_SUPPLIED RECORDS_
==> src/rtl/jam_cost_server.sv <==
// Cost-query responder for the JAM solver: holds a serially loaded 8x8 cost
// matrix, answers (W,J) lookups and judges the solver's reported result.
module jam_cost_server #(
    parameter int unsigned READ_LAT = 1,
    parameter int unsigned TIMEOUT  = 1000000
) (
    input  logic        CLK,
    input  logic        RST,
    input  logic        load_start,
    input  logic        load_valid,
    input  logic [7:0]  load_data,
    input  logic [3:0]  exp_match_count,
    input  logic [10:0] exp_min_cost,
    input  logic [2:0]  W,
    input  logic [2:0]  J,
    output logic [7:0]  Cost,
    input  logic        Valid,
    input  logic [3:0]  MatchCount,
    input  logic [10:0] MinCost,
    output logic        loaded,
    output logic        done,
    output logic        pass,
    output logic        timeout,
    output logic        protocol_err,
    output logic [15:0] query_count
);

    typedef enum logic [1:0] {IDLE, LOAD, SERVE, DONE} state_t;

    localparam logic [31:0] T_LAST = (TIMEOUT == 0) ? 32'd0 : 32'(TIMEOUT - 1);

    state_t      state, state_next;
    logic [5:0]  idx;
    logic [31:0] tcnt;
    logic [3:0]  exp_mc;
    logic [10:0] exp_cost;
    logic [7:0]  mem [64];
    logic [5:0]  addr;
    logic        wr_en;
    logic [5:0]  wr_addr;
    logic        done_by_valid;
    logic        done_by_timeout;
    logic        err_set;

    assign addr    = {W, J};
    assign wr_en   = load_valid && (load_start || state == LOAD);
    assign wr_addr = load_start ? 6'd0 : idx;

    always_ff @(posedge CLK or posedge RST) begin
        if (RST) state <= IDLE;
        else     state <= state_next;
    end

    // load_start overrides every state, so it is checked before the case
    always_comb begin
        state_next      = state;
        done_by_valid   = 1'b0;
        done_by_timeout = 1'b0;
        err_set         = Valid && (state == IDLE || state == LOAD);
        if (load_start) begin
            state_next = LOAD;
        end else begin
            case (state)
                LOAD: begin
                    if (load_valid && idx == 6'd63) state_next = SERVE;
                end
                SERVE: begin
                    if (Valid) begin
                        state_next    = DONE;
                        done_by_valid = 1'b1;
                    end else if (TIMEOUT != 0 && tcnt == T_LAST) begin
                        state_next      = DONE;
                        done_by_timeout = 1'b1;
                    end
                end
                default: state_next = state;
            endcase
        end
    end

    always_ff @(posedge CLK) begin
        if (wr_en) mem[wr_addr] <= load_data;
    end

    always_ff @(posedge CLK or posedge RST) begin
        if (RST) begin
            idx          <= 6'd0;
            tcnt         <= 32'd0;
            exp_mc       <= 4'd0;
            exp_cost     <= 11'd0;
            pass         <= 1'b0;
            timeout      <= 1'b0;
            protocol_err <= 1'b0;
            query_count  <= 16'd0;
        end else begin
            if (err_set) protocol_err <= 1'b1;
            if (load_start) begin
                idx         <= load_valid ? 6'd1 : 6'd0;
                tcnt        <= 32'd0;
                exp_mc      <= exp_match_count;
                exp_cost    <= exp_min_cost;
                pass        <= 1'b0;
                timeout     <= 1'b0;
                query_count <= 16'd0;
            end else begin
                if (state == LOAD && load_valid) idx <= idx + 6'd1;
                tcnt <= (state == SERVE) ? tcnt + 32'd1 : 32'd0;
                if (state == SERVE && query_count != 16'hFFFF)
                    query_count <= query_count + 16'd1;
                if (done_by_valid)
                    pass <= (MatchCount == exp_mc) && (MinCost == exp_cost);
                if (done_by_timeout) begin
                    timeout <= 1'b1;
                    pass    <= 1'b0;
                end
            end
        end
    end

    assign loaded = (state == SERVE);
    assign done   = (state == DONE);

    generate
        if (READ_LAT == 0) begin : g_comb
            assign Cost = (state == SERVE) ? mem[addr] : 8'd0;
        end else begin : g_reg
            logic [7:0] cost_q;
            // gated on the next state so Cost reads 0 from the first non-SERVE cycle
            always_ff @(posedge CLK or posedge RST) begin
                if (RST) cost_q <= 8'd0;
                else     cost_q <= (state_next == SERVE) ? mem[addr] : 8'd0;
            end
            assign Cost = cost_q;
        end
    endgenerate

endmodule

_WHAT YOU NEED TO DO_
Give back all of the data above without any alteration.

_EXERCISE ANSWER_
==> src/rtl/jam_cost_server.sv <==
// Cost-query responder for the JAM solver: holds a serially loaded 8x8 cost
// matrix, answers (W,J) lookups and judges the solver's reported result.
module jam_cost_server #(
    parameter int unsigned READ_LAT = 1,
    parameter int unsigned TIMEOUT  = 1000000
) (
    input  logic        CLK,
    input  logic        RST,
    input  logic        load_start,
    input  logic        load_valid,
    input  logic [7:0]  load_data,
    input  logic [3:0]  exp_match_count,
    input  logic [10:0] exp_min_cost,
    input  logic [2:0]  W,
    input  logic [2:0]  J,
    output logic [7:0]  Cost,
    input  logic        Valid,
    input  logic [3:0]  MatchCount,
    input  logic [10:0] MinCost,
    output logic        loaded,
    output logic        done,
    output logic        pass,
    output logic        timeout,
    output logic        protocol_err,
    output logic [15:0] query_count
);

    typedef enum logic [1:0] {IDLE, LOAD, SERVE, DONE} state_t;

    localparam logic [31:0] T_LAST = (TIMEOUT == 0) ? 32'd0 : 32'(TIMEOUT - 1);

    state_t      state, state_next;
    logic [5:0]  idx;
    logic [31:0] tcnt;
    logic [3:0]  exp_mc;
    logic [10:0] exp_cost;
    logic [7:0]  mem [64];
    logic [5:0]  addr;
    logic        wr_en;
    logic [5:0]  wr_addr;
    logic        done_by_valid;
    logic        done_by_timeout;
    logic        err_set;

    assign addr    = {W, J};
    assign wr_en   = load_valid && (load_start || state == LOAD);
    assign wr_addr = load_start ? 6'd0 : idx;

    always_ff @(posedge CLK or posedge RST) begin
        if (RST) state <= IDLE;
        else     state <= state_next;
    end

    // load_start overrides every state, so it is checked before the case
    always_comb begin
        state_next      = state;
        done_by_valid   = 1'b0;
        done_by_timeout = 1'b0;
        err_set         = Valid && (state == IDLE || state == LOAD);
        if (load_start) begin
            state_next = LOAD;
        end else begin
            case (state)
                LOAD: begin
                    if (load_valid && idx == 6'd63) state_next = SERVE;
                end
                SERVE: begin
                    if (Valid) begin
                        state_next    = DONE;
                        done_by_valid = 1'b1;
                    end else if (TIMEOUT != 0 && tcnt == T_LAST) begin
                        state_next      = DONE;
                        done_by_timeout = 1'b1;
                    end
                end
                default: state_next = state;
            endcase
        end
    end

    always_ff @(posedge CLK) begin
        if (wr_en) mem[wr_addr] <= load_data;
    end

    always_ff @(posedge CLK or posedge RST) begin
        if (RST) begin
            idx          <= 6'd0;
            tcnt         <= 32'd0;
            exp_mc       <= 4'd0;
            exp_cost     <= 11'd0;
            pass         <= 1'b0;
            timeout      <= 1'b0;
            protocol_err <= 1'b0;
            query_count  <= 16'd0;
        end else begin
            if (err_set) protocol_err <= 1'b1;
            if (load_start) begin
                idx         <= load_valid ? 6'd1 : 6'd0;
                tcnt        <= 32'd0;
                exp_mc      <= exp_match_count;
                exp_cost    <= exp_min_cost;
                pass        <= 1'b0;
                timeout     <= 1'b0;
                query_count <= 16'd0;
            end else begin
                if (state == LOAD && load_valid) idx <= idx + 6'd1;
                tcnt <= (state == SERVE) ? tcnt + 32'd1 : 32'd0;
                if (state == SERVE && query_count != 16'hFFFF)
                    query_count <= query_count + 16'd1;
                if (done_by_valid)
                    pass <= (MatchCount == exp_mc) && (MinCost == exp_cost);
                if (done_by_timeout) begin
                    timeout <= 1'b1;
                    pass    <= 1'b0;
                end
            end
        end
    end

    assign loaded = (state == SERVE);
    assign done   = (state == DONE);

    generate
        if (READ_LAT == 0) begin : g_comb
            assign Cost = (state == SERVE) ? mem[addr] : 8'd0;
        end else begin : g_reg
            logic [7:0] cost_q;
            // gated on the next state so Cost reads 0 from the first non-SERVE cycle
            always_ff @(posedge CLK or posedge RST) begin
                if (RST) cost_q <= 8'd0;
                else     cost_q <= (state_next == SERVE) ? mem[addr] : 8'd0;
            end
            assign Cost = cost_q;
        end
    endgenerate

endmodule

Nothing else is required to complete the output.